The mean exercise number per week was 3.8 (SD 1.2) at 1 week, 4.2 (SD 1.1) at 6 weeks, and 4.1 (SD 1.2) at 12 weeks, satisfying the exercise prescription. A total of 85 patients completed all 6MWTs according to the schedule. In addition to 10 patients who dropped out, 5 patients refused to perform 6MWT because of general weakness, paraplegia, knee pain, and dizziness. There was significant difference in the baseline 6MWD according to baseline ECOG-PS. The mean distance was 416.8 m (SD 55.4) in patients with ECOG-PS 0, 369.8 m (SD 80.3) in those with ECOG-PS 1, and 305.7 m (SD 89.1) in those with ECOG-PS 2 (P=.04). After PR, the 6MWD had improved significantly: 380.1 m (SD 74.1) at baseline, 429.1 m (SD 58.6, P<.001) at 6 weeks, and 448.1 m (SD 50.0, P<.001) at 12 weeks (). We investigated the exercise capacity depending on their treatment response. Consequently, patients with stable disease showed significantly improved 6MWD: 384.2 m (SD 74.6) at baseline, 426.1 m (SD 6.5, P<.001) at 6 weeks, and 447.4 m (SD 50.4, P<.001 at 12 weeks ( ). However, exercise capacity remained unimproved in patients with progressive disease. The dyspnea scale, evaluated using the EORTC QLQ-C30, did not show any significant improvement in the patients overall, but patients with stable disease tended to improve.

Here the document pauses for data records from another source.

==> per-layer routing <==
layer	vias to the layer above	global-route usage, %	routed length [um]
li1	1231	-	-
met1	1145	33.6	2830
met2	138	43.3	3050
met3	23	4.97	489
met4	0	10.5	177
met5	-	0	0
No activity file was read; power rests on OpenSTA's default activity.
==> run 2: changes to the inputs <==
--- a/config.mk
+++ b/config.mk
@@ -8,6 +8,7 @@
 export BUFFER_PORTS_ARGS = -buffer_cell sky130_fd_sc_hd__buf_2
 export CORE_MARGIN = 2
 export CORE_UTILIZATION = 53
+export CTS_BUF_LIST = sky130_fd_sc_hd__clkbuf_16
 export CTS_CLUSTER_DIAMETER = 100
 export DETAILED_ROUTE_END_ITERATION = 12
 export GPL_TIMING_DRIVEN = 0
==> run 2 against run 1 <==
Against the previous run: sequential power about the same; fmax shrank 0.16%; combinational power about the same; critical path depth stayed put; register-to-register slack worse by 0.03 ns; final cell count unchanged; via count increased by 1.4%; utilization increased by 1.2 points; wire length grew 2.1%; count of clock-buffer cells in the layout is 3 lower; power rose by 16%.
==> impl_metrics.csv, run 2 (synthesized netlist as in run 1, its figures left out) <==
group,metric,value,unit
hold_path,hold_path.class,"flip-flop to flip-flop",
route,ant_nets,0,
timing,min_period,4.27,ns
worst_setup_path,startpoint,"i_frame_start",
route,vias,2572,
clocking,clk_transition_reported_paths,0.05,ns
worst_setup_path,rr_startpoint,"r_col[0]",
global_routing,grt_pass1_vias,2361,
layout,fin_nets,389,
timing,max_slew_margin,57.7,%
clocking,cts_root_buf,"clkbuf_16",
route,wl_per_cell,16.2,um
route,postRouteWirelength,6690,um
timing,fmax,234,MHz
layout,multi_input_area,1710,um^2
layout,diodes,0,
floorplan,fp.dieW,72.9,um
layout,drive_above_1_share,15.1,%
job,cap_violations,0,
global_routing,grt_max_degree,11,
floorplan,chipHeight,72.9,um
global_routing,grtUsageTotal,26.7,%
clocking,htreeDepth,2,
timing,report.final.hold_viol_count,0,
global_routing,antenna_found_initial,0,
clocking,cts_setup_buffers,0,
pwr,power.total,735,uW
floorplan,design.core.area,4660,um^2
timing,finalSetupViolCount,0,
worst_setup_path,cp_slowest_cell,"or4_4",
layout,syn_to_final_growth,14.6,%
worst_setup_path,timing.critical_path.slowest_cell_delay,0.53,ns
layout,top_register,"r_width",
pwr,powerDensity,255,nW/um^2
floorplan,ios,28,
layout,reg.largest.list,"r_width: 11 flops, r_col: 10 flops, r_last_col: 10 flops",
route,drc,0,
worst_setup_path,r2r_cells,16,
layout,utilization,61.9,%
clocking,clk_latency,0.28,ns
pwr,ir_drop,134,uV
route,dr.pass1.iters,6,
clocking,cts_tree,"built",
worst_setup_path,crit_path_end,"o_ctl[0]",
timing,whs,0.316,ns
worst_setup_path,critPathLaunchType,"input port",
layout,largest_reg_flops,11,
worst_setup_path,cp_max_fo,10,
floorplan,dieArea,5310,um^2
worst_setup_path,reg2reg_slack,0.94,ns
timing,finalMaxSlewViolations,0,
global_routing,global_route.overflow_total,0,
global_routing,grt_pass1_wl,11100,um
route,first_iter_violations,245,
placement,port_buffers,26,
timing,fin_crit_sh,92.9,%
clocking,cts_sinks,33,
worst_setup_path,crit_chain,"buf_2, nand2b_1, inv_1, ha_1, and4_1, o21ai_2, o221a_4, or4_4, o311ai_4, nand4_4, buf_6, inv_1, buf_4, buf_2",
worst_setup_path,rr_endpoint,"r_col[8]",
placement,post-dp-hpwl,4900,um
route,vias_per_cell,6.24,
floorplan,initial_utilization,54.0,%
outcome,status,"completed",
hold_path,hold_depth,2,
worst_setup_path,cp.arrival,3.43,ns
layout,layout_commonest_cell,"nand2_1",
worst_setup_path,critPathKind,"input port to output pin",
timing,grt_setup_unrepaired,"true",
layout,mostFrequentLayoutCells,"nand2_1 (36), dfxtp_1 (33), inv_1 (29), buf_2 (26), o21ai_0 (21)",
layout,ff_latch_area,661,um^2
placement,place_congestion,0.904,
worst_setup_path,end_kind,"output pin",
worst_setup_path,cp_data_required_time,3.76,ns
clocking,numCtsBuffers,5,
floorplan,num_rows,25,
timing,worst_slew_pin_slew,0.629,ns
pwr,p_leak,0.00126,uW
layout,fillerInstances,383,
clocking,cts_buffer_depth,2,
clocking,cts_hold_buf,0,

Quality of Life, Functional, and Symptom Scales
Of 90 patients who completed the study, 86 patients completed all questions in the questionnaire EORTC QLQ-C30. The EORTC QLQ-C30 consists of a global health status and QoL scale, functional scales, and symptom scales. Global health status and QoL tended to improve in patients overall, although not statistically significant (), whereas all functional scales, except the cognitive scale, improved significantly after PR. Symptom scales, in which a high score represents more severe symptoms, for fatigue, appetite loss, and diarrhea showed significant improvement in patients overall. In patients with stable disease, global health status and QoL scale did not improve significantly. Nevertheless, similar improvement in functional and symptom scales were observed in these patients as in the patients overall.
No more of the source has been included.